His research interests aim in understanding the role aerosols play in the Earth system, by studying the interactions and feedbacks between the atmosphere, the terrestrial biosphere, the ocean, and climate.
He is currently working on a variety of topics related to aerosol research and their sources, sinks, and interactions with climate at various levels of complexity. His studies range from detailed aerosol processes such as the formation of secondary organic aerosols (SOA), to centennial time scale climate variability related to natural variability and external forcings. While his main expertise is organic aerosols, he's also experienced in working with all other aerosol types as well as tropospheric gas-phase and heterogeneous chemistry.
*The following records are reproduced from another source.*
## src/rtl/mips_defs.sv

```systemverilog
// Shared definitions for the multi-cycle MIPS main controller.
// Holds opcode/funct constants, select-line encodings, the controller
// state encoding and the instruction-class bundle produced by mc_decode.
package mips_defs;

   // Opcodes, IR[31:26]
   localparam logic [5:0] OP_RTYPE = 6'b000000;
   localparam logic [5:0] OP_ADDIU = 6'b001001;
   localparam logic [5:0] OP_ORI   = 6'b001101;
   localparam logic [5:0] OP_LUI   = 6'b001111;
   localparam logic [5:0] OP_LW    = 6'b100011;
   localparam logic [5:0] OP_SW    = 6'b101011;
   localparam logic [5:0] OP_BEQ   = 6'b000100;
   localparam logic [5:0] OP_J     = 6'b000010;
   localparam logic [5:0] OP_JAL   = 6'b000011;

   // R-type function codes, IR[5:0]
   localparam logic [5:0] FN_ADDU = 6'b100001;
   localparam logic [5:0] FN_SUBU = 6'b100011;
   localparam logic [5:0] FN_AND  = 6'b100100;
   localparam logic [5:0] FN_OR   = 6'b100101;
   localparam logic [5:0] FN_SLT  = 6'b101010;
   localparam logic [5:0] FN_SLL  = 6'b000000;
   localparam logic [5:0] FN_JR   = 6'b001000;

   // ALU operation
   localparam logic [2:0] ALU_ADD = 3'b000;
   localparam logic [2:0] ALU_SUB = 3'b001;
   localparam logic [2:0] ALU_AND = 3'b010;
   localparam logic [2:0] ALU_OR  = 3'b011;
   localparam logic [2:0] ALU_SLT = 3'b100;
   localparam logic [2:0] ALU_SLL = 3'b101;

   // Immediate extender
   localparam logic [1:0] EXT_ZERO  = 2'b00;
   localparam logic [1:0] EXT_SIGN  = 2'b01;
   localparam logic [1:0] EXT_SHAMT = 2'b10;

   // Next-PC source
   localparam logic [1:0] NPC_PC4    = 2'b00;
   localparam logic [1:0] NPC_BRANCH = 2'b01;
   localparam logic [1:0] NPC_JUMP   = 2'b10;
   localparam logic [1:0] NPC_JR     = 2'b11;

   // ALU B operand
   localparam logic [1:0] SRC_RT    = 2'b00;
   localparam logic [1:0] SRC_IMM_L = 2'b01;
   localparam logic [1:0] SRC_IMM_H = 2'b10;

   // Register-file destination
   localparam logic [1:0] DST_RT = 2'b00;
   localparam logic [1:0] DST_RD = 2'b01;
   localparam logic [1:0] DST_RA = 2'b10;

   // Register-file write data
   localparam logic [1:0] WD_ALU = 2'b00;
   localparam logic [1:0] WD_MEM = 2'b01;
   localparam logic [1:0] WD_PC  = 2'b10;

   // Controller states; 5 and 6 are unused encodings
   typedef enum logic [2:0] {
      S_FETCH  = 3'd0,
      S_DECODE = 3'd1,
      S_EXE    = 3'd2,
      S_MEM    = 3'd3,
      S_WB     = 3'd4,
      S_HALT   = 3'd7
   } state_t;

   // Instruction classes that change the state sequence or the strobes.
   // Plain ALU ops need no flag: they take the default EXE -> WB path.
   typedef struct packed {
      logic jr;
      logic j;
      logic jal;
      logic beq;
      logic lw;
      logic sw;
      logic illegal;
   } instr_cls_t;

endpackage

```

## src/rtl/mc_ctrl_if.sv

```systemverilog
// Controller <-> datapath bundle.
// master: the controller (reads Op/Funct/Zero, drives strobes and selects).
// slave : the datapath (drives Op/Funct/Zero, consumes strobes and selects).
// Strobes (PCWr, IRWr, RegWr, MemWr) are single-cycle write enables: the
// datapath commits the write on the rising edge that ends the cycle in
// which the strobe is high. There is no back-pressure.
interface mc_ctrl_if;
   logic [5:0] Op;
   logic [5:0] Funct;
   logic       Zero;
   logic       PCWr;
   logic       IRWr;
   logic [1:0] NPCOp;
   logic       RegWr;
   logic [1:0] RegDst;
   logic [1:0] ExtOp;
   logic [1:0] ALUSrc;
   logic [2:0] ALUOp;
   logic       MemWr;
   logic [1:0] WDSel;
   logic       IllegalOp;
   logic [2:0] State;

   modport master (
      input  Op, Funct, Zero,
      output PCWr, IRWr, NPCOp, RegWr, RegDst, ExtOp, ALUSrc, ALUOp,
             MemWr, WDSel, IllegalOp, State
   );

   modport slave (
      output Op, Funct, Zero,
      input  PCWr, IRWr, NPCOp, RegWr, RegDst, ExtOp, ALUSrc, ALUOp,
             MemWr, WDSel, IllegalOp, State
   );
endinterface

```

## src/rtl/mc_decode.sv

```systemverilog
// Combinational instruction decoder.
// Ports:
//   i_op, i_funct : IR opcode and function fields
//   o_cls         : instruction-class flags used by the sequencer
//   o_npc_op      : next-PC source for this instruction (used outside FETCH)
//   o_reg_dst, o_ext_op, o_alu_src, o_alu_op, o_wd_sel : static selects
module mc_decode
   import mips_defs::*;
(
   input  logic [5:0] i_op,
   input  logic [5:0] i_funct,
   output instr_cls_t o_cls,
   output logic [1:0] o_npc_op,
   output logic [1:0] o_reg_dst,
   output logic [1:0] o_ext_op,
   output logic [1:0] o_alu_src,
   output logic [2:0] o_alu_op,
   output logic [1:0] o_wd_sel
);

   always_comb begin
      o_cls     = '0;
      o_npc_op  = NPC_PC4;
      o_reg_dst = DST_RT;
      o_ext_op  = EXT_ZERO;
      o_alu_src = SRC_RT;
      o_alu_op  = ALU_ADD;
      o_wd_sel  = WD_ALU;
      case (i_op)
         OP_RTYPE: begin
            o_reg_dst = DST_RD;
            case (i_funct)
               FN_ADDU: o_alu_op = ALU_ADD;
               FN_SUBU: o_alu_op = ALU_SUB;
               FN_AND:  o_alu_op = ALU_AND;
               FN_OR:   o_alu_op = ALU_OR;
               FN_SLT:  o_alu_op = ALU_SLT;
               FN_SLL: begin
                  // shamt goes through the extender into ALU B
                  o_ext_op  = EXT_SHAMT;
                  o_alu_src = SRC_IMM_L;
                  o_alu_op  = ALU_SLL;
               end
               FN_JR: begin
                  o_cls.jr = 1'b1;
                  o_npc_op = NPC_JR;
               end
               default: begin
                  o_cls.illegal = 1'b1;
                  o_reg_dst     = DST_RT;
               end
            endcase
         end
         OP_ADDIU: begin
            o_ext_op  = EXT_SIGN;
            o_alu_src = SRC_IMM_L;
         end
         OP_ORI: begin
            o_alu_src = SRC_IMM_L;
            o_alu_op  = ALU_OR;
         end
         OP_LUI: begin
            // rs is $0, so ADD passes the upper-half immediate through
            o_alu_src = SRC_IMM_H;
         end
         OP_LW: begin
            o_cls.lw  = 1'b1;
            o_ext_op  = EXT_SIGN;
            o_alu_src = SRC_IMM_L;
            o_wd_sel  = WD_MEM;
         end
         OP_SW: begin
            o_cls.sw  = 1'b1;
            o_ext_op  = EXT_SIGN;
            o_alu_src = SRC_IMM_L;
         end
         OP_BEQ: begin
            o_cls.beq = 1'b1;
            o_npc_op  = NPC_BRANCH;
            o_ext_op  = EXT_SIGN;
            o_alu_op  = ALU_SUB;
         end
         OP_J: begin
            o_cls.j  = 1'b1;
            o_npc_op = NPC_JUMP;
         end
         OP_JAL: begin
            o_cls.jal = 1'b1;
            o_npc_op  = NPC_JUMP;
            o_reg_dst = DST_RA;
            o_wd_sel  = WD_PC;
         end
         default: o_cls.illegal = 1'b1;
      endcase
   end

endmodule

```

## src/rtl/mc_ctrl.sv

```systemverilog
// Multi-cycle main controller: state register and write-strobe sequencing.
// Ports:
//   clk   : rising-edge clock
//   rst_n : synchronous active-low reset; also gates all strobes and
//           IllegalOp combinationally so an abandoned instruction writes nothing
//   bus   : mc_ctrl_if master (Op/Funct/Zero in; strobes, selects, State out)
// Parameter ILLEGAL_HALT: 1 = unsupported encoding parks in HALT until reset,
//                         0 = it is flagged and skipped.
module mc_ctrl
   import mips_defs::*;
#(
   parameter logic ILLEGAL_HALT = 1'b0
) (
   input  logic       clk,
   input  logic       rst_n,
   mc_ctrl_if.master  bus
);

   instr_cls_t w_cls;
   logic [1:0] w_npc_static;
   state_t     r_state;
   state_t     w_next_state;
   logic       w_pc_wr;
   logic       w_ir_wr;
   logic       w_reg_wr;
   logic       w_mem_wr;
   logic       w_illegal;
   logic [1:0] w_npc_op;

   mc_decode u_decode (
      .i_op      (bus.Op),
      .i_funct   (bus.Funct),
      .o_cls     (w_cls),
      .o_npc_op  (w_npc_static),
      .o_reg_dst (bus.RegDst),
      .o_ext_op  (bus.ExtOp),
      .o_alu_src (bus.ALUSrc),
      .o_alu_op  (bus.ALUOp),
      .o_wd_sel  (bus.WDSel)
   );

   always_ff @(posedge clk) begin
      if (!rst_n) r_state <= S_FETCH;
      else        r_state <= w_next_state;
   end

   always_comb begin
      w_next_state = S_FETCH;
      w_pc_wr      = 1'b0;
      w_ir_wr      = 1'b0;
      w_reg_wr     = 1'b0;
      w_mem_wr     = 1'b0;
      w_illegal    = 1'b0;
      w_npc_op     = w_npc_static;
      case (r_state)
         S_FETCH: begin
            w_ir_wr      = 1'b1;
            w_pc_wr      = 1'b1;
            w_npc_op     = NPC_PC4;
            w_next_state = S_DECODE;
         end
         S_DECODE: begin
            if (w_cls.j || w_cls.jr) begin
               w_pc_wr = 1'b1;
            end else if (w_cls.jal) begin
               // $31 gets PC+4 on the same edge the PC takes the target
               w_pc_wr  = 1'b1;
               w_reg_wr = 1'b1;
            end else if (w_cls.illegal) begin
               w_illegal    = 1'b1;
               w_next_state = ILLEGAL_HALT ? S_HALT : S_FETCH;
            end else begin
               w_next_state = S_EXE;
            end
         end
         S_EXE: begin
            if (w_cls.beq) begin
               w_pc_wr = bus.Zero;
            end else if (w_cls.lw || w_cls.sw) begin
               w_next_state = S_MEM;
            end else begin
               w_next_state = S_WB;
            end
         end
         S_MEM: begin
            if (w_cls.sw) w_mem_wr = 1'b1;
            else          w_next_state = S_WB;
         end
         S_WB: begin
            w_reg_wr = 1'b1;
         end
         S_HALT: begin
            w_next_state = S_HALT;
         end
         default: begin
            // unused encodings recover to FETCH with no strobes
            w_next_state = S_FETCH;
         end
      endcase
   end

   assign bus.PCWr      = w_pc_wr   & rst_n;
   assign bus.IRWr      = w_ir_wr   & rst_n;
   assign bus.RegWr     = w_reg_wr  & rst_n;
   assign bus.MemWr     = w_mem_wr  & rst_n;
   assign bus.IllegalOp = w_illegal & rst_n;
   assign bus.NPCOp     = w_npc_op;
   assign bus.State     = r_state;

endmodule

```

## src/flat_wrapper.sv

```systemverilog
// flat-port wrapper written by rule: the top's interface ports become plain ports
module mc_ctrl_flat import mips_defs::*;
#(
   parameter logic ILLEGAL_HALT = 1'b0
)
  (clk, rst_n, bus_Op, bus_Funct, bus_Zero, bus_PCWr, bus_IRWr, bus_NPCOp, bus_RegWr, bus_RegDst, bus_ExtOp, bus_ALUSrc, bus_ALUOp, bus_MemWr, bus_WDSel, bus_IllegalOp, bus_State);
  mc_ctrl_if bus_i ();
  input  logic clk;
  input  logic rst_n;
  input wire logic [$bits(bus_i.Op)-1:0] bus_Op;
  input wire logic [$bits(bus_i.Funct)-1:0] bus_Funct;
  input wire logic [$bits(bus_i.Zero)-1:0] bus_Zero;
  output wire logic [$bits(bus_i.PCWr)-1:0] bus_PCWr;
  output wire logic [$bits(bus_i.IRWr)-1:0] bus_IRWr;
  output wire logic [$bits(bus_i.NPCOp)-1:0] bus_NPCOp;
  output wire logic [$bits(bus_i.RegWr)-1:0] bus_RegWr;
  output wire logic [$bits(bus_i.RegDst)-1:0] bus_RegDst;
  output wire logic [$bits(bus_i.ExtOp)-1:0] bus_ExtOp;
  output wire logic [$bits(bus_i.ALUSrc)-1:0] bus_ALUSrc;
  output wire logic [$bits(bus_i.ALUOp)-1:0] bus_ALUOp;
  output wire logic [$bits(bus_i.MemWr)-1:0] bus_MemWr;
  output wire logic [$bits(bus_i.WDSel)-1:0] bus_WDSel;
  output wire logic [$bits(bus_i.IllegalOp)-1:0] bus_IllegalOp;
  output wire logic [$bits(bus_i.State)-1:0] bus_State;
  assign bus_i.Op = bus_Op;
  assign bus_i.Funct = bus_Funct;
  assign bus_i.Zero = bus_Zero;
  assign bus_PCWr = bus_i.PCWr;
  assign bus_IRWr = bus_i.IRWr;
  assign bus_NPCOp = bus_i.NPCOp;
  assign bus_RegWr = bus_i.RegWr;
  assign bus_RegDst = bus_i.RegDst;
  assign bus_ExtOp = bus_i.ExtOp;
  assign bus_ALUSrc = bus_i.ALUSrc;
  assign bus_ALUOp = bus_i.ALUOp;
  assign bus_MemWr = bus_i.MemWr;
  assign bus_WDSel = bus_i.WDSel;
  assign bus_IllegalOp = bus_i.IllegalOp;
  assign bus_State = bus_i.State;
  mc_ctrl #(.ILLEGAL_HALT(ILLEGAL_HALT)) u_core (.clk(clk), .rst_n(rst_n), .bus(bus_i));
endmodule
```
He has extensively used both box models that he developed, and 3-dimensional global models: the TM3 chemistry/transport model, the IPSL general circulation model LMDz-INCA, and the GISS modelE Earth System Model (ESM), for which he had contributed to the IPCC AR5 model development. Currently he is working with the next generation of the NASA GISS ESM, the GISS ModelE2.1, which is part of CMIP6. Topics that he works on or plan to work in the future include studies of:
- missing aerosol species and sources, such as the primary oceanic aerosols and their importance on the remote marine atmosphere, the in-cloud and aerosol water aqueous formation of organic aerosols that can lead to brown carbon formation, the primary terrestrial biological particles, and the organic nitrogen
- missing aerosol parameterizations, such as the effect of aerosol mixing on cloud condensation nuclei and aerosol absorption, the semi-volatility of primary organic aerosols, the importance of in-canopy processes on natural terrestrial aerosol and aerosol precursor sources, and the mineral dust iron solubility and bioavailability
- the change of aerosol burden and its spatiotemporal distribution, especially with regard to its role and importance on gas-phase chemistry via photolysis rates changes and heterogeneous reactions in the atmosphere, as well as their effect on key gas-phase species like ozone
- the physical and optical properties of aerosols, which affect aerosol transport, lifetime, and light scattering and absorption, with the latter being very sensitive to the vertical distribution of absorbing aerosols
- aerosol-cloud interactions, which include cloud activation, the aerosol indirect effect and the impact of clouds on aerosol removal
- changes on climate and feedbacks related with all these topics
In order to understand the climate system as a whole, improve the aerosol representation in the GISS ModelE2.1 and contribute to future IPCC climate change assessments and CMIP activities, he's also interested in understanding the importance of natural and anthropogenic aerosol changes in the atmosphere on the terrestrial biosphere, the ocean and climate. The climate feedbacks involved with these changes, which are key in understanding the climate system as a whole, include:
- the importance of aerosol absorption on climate
- the impact of aerosol deposition which affects biology and, hence, emissions of aerosols and aerosol precursors via organic nitrogen, organic phosphorus and iron fertilization
- the importance of land use and land use changes on natural and anthropogenic aerosol sources
- the SOA sources and impact on climate, with special attention on the impact human activities have on natural SOA formation
In order to quantitatively answer such questions he performs simulations of the past, present and future atmospheres, and make comparisons with measurements and remote sensing data, all of which help understand, evaluate and improve the model’s parameterizations and performance, and our understanding of the Earth system.